ACTIVITY
Within the records below, how many lines hold the string "without"? State that number and nothing else.

+++ EXERCISE INPUTS

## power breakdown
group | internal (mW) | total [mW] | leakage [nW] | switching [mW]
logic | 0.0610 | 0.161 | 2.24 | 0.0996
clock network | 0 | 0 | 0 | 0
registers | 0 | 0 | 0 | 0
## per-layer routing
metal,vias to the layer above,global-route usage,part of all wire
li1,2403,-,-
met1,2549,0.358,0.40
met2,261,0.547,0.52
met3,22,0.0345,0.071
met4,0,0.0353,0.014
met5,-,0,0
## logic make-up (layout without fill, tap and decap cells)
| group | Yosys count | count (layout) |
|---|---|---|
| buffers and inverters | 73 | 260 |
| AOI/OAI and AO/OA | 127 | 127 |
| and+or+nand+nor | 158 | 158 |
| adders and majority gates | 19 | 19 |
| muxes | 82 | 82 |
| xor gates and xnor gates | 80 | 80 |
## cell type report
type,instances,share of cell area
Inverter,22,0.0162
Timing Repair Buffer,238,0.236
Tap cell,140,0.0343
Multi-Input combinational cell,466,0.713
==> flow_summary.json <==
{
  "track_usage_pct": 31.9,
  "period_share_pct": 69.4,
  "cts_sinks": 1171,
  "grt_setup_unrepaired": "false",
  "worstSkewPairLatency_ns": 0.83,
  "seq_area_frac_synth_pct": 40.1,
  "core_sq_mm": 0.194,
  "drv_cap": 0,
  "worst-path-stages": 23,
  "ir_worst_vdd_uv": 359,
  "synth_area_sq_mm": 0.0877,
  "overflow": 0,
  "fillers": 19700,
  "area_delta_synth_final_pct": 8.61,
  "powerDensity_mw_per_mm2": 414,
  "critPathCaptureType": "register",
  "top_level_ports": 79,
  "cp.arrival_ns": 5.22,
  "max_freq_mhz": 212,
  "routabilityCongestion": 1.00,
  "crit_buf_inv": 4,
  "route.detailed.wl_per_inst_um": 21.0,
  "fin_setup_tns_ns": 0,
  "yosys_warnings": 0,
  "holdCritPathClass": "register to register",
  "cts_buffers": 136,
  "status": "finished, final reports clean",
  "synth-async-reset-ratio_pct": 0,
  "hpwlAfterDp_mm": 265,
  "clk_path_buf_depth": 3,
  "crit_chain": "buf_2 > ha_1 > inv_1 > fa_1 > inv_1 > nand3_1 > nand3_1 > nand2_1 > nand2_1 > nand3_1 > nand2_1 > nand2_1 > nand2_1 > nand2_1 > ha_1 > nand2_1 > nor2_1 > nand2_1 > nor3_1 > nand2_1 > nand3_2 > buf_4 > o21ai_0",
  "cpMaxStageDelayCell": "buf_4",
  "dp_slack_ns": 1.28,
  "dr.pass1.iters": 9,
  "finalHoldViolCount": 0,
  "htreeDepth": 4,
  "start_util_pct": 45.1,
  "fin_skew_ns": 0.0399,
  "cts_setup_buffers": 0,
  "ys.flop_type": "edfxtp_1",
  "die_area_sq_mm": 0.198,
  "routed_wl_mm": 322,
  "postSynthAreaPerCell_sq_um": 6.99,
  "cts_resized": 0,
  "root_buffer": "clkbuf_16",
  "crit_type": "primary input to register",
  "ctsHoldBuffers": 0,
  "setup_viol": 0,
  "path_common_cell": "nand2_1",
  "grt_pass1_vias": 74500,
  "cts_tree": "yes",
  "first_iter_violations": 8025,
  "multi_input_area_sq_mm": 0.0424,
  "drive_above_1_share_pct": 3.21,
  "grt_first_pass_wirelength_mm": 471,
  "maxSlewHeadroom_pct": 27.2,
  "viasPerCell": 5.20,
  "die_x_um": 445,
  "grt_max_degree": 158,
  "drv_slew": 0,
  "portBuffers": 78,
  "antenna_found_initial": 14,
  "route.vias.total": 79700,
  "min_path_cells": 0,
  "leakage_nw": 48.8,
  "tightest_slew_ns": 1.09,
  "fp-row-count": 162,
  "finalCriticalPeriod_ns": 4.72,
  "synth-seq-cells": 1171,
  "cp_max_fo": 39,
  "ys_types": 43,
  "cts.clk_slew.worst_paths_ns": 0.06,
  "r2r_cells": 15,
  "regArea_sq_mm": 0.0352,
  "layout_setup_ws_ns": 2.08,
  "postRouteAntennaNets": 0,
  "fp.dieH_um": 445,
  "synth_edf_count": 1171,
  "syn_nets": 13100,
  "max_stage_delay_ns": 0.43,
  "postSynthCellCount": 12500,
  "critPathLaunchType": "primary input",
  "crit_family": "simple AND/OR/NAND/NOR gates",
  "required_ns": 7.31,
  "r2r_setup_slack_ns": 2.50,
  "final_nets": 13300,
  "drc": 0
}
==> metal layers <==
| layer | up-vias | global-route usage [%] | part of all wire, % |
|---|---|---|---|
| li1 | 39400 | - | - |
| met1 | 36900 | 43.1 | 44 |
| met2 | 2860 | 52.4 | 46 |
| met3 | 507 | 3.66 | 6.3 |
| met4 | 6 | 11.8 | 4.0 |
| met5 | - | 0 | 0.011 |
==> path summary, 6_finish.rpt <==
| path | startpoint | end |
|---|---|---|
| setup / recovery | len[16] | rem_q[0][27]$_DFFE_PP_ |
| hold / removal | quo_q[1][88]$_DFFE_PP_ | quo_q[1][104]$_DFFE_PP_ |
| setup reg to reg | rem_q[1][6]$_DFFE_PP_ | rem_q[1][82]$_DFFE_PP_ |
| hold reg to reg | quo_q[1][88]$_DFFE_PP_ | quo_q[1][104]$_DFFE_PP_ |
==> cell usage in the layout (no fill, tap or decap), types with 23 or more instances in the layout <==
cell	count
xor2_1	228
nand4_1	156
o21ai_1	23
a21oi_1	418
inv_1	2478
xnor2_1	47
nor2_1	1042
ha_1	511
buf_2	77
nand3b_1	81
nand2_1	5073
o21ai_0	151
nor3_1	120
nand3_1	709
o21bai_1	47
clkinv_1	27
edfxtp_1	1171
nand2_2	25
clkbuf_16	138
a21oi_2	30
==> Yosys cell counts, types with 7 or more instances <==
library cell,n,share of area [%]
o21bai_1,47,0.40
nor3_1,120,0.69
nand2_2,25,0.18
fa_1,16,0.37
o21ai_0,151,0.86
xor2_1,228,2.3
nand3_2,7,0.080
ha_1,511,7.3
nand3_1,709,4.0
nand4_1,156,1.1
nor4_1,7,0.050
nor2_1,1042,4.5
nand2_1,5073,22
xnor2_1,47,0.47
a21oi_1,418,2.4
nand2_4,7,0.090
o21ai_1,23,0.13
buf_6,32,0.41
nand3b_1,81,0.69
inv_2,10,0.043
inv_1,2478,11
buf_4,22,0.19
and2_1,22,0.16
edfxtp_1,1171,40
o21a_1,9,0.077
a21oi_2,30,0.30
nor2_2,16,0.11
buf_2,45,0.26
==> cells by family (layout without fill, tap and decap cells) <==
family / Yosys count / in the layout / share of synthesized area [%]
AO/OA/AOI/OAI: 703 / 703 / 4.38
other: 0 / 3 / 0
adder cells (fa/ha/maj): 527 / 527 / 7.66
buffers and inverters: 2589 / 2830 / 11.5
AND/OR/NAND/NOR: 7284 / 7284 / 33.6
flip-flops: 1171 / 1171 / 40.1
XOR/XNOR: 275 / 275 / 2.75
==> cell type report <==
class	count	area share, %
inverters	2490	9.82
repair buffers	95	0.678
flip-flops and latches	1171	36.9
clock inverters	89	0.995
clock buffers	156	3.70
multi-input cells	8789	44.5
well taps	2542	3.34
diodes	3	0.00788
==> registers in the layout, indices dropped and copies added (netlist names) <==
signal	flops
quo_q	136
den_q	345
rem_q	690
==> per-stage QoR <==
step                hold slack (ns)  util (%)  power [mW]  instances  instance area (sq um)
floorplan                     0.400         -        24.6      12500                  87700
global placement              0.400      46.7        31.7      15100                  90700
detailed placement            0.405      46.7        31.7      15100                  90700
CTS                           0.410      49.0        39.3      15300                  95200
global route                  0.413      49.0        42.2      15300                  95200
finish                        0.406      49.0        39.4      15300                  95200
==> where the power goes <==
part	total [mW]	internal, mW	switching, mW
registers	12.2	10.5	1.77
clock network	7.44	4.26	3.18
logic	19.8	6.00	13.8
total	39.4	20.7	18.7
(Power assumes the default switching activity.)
--- src/design/nbf_div.sv ---
// ----------------------------------------------------------------------------
// nbf_div: serial unsigned divider
// Restoring division that settles one quotient bit per cycle.
// ----------------------------------------------------------------------------
module nbf_div #(
  parameter int unsigned SAMPLE_BITS = nbf_pkg::SAMPLE_BITS_DEF,
  parameter int unsigned FRAC_BITS   = nbf_pkg::FRAC_BITS_DEF
) (
  input  logic                                 clk_i,
  input  logic                                 rst_ni,
  input  logic                                 start_i,
  input  logic [2*FRAC_BITS+SAMPLE_BITS+11:0]  dividend_i,
  input  logic [FRAC_BITS+8:0]                 divisor_i,
  output logic                                 done_o,
  output logic [2*FRAC_BITS+SAMPLE_BITS+11:0]  quotient_o
);

  localparam int unsigned DIV_W = 2 * FRAC_BITS + SAMPLE_BITS + 12;
  localparam int unsigned DEN_W = FRAC_BITS + 9;
  localparam int unsigned REM_W = DEN_W + 1;
  localparam int unsigned CNT_W = $clog2(DIV_W + 1);

  logic             busy_q, busy_d;
  logic [CNT_W-1:0] cnt_q, cnt_d;
  logic             done_q, done_d;
  logic [DIV_W-1:0] quo_q, quo_d;
  logic [REM_W-1:0] rem_q, rem_d;
  logic [REM_W-1:0] rem_sh;
  logic [REM_W:0]   diff;

  // One restoring step: shift in the next dividend bit and trial-subtract.
  always_comb begin
    rem_sh = {rem_q[REM_W-2:0], quo_q[DIV_W-1]};
    diff   = {1'b0, rem_sh} - {2'b00, divisor_i};
    busy_d = busy_q;
    cnt_d  = cnt_q;
    done_d = 1'b0;
    quo_d  = quo_q;
    rem_d  = rem_q;
    if (start_i) begin
      busy_d = 1'b1;
      cnt_d  = CNT_W'(DIV_W);
      quo_d  = dividend_i;
      rem_d  = '0;
    end else if (busy_q) begin
      rem_d = diff[REM_W] ? rem_sh : diff[REM_W-1:0];
      quo_d = {quo_q[DIV_W-2:0], !diff[REM_W]};
      cnt_d = cnt_q - CNT_W'(1);
      if (cnt_q == CNT_W'(1)) begin
        busy_d = 1'b0;
        done_d = 1'b1;
      end
    end
  end

  always_ff @(posedge clk_i or negedge rst_ni) begin
    if (!rst_ni) begin
      busy_q <= 1'b0;
      cnt_q  <= '0;
      done_q <= 1'b0;
    end else begin
      busy_q <= busy_d;
      cnt_q  <= cnt_d;
      done_q <= done_d;
    end
  end

  always_ff @(posedge clk_i) begin
    quo_q <= quo_d;
    rem_q <= rem_d;
  end

  assign done_o     = done_q;
  assign quotient_o = quo_q;

endmodule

++++++

RESULT
2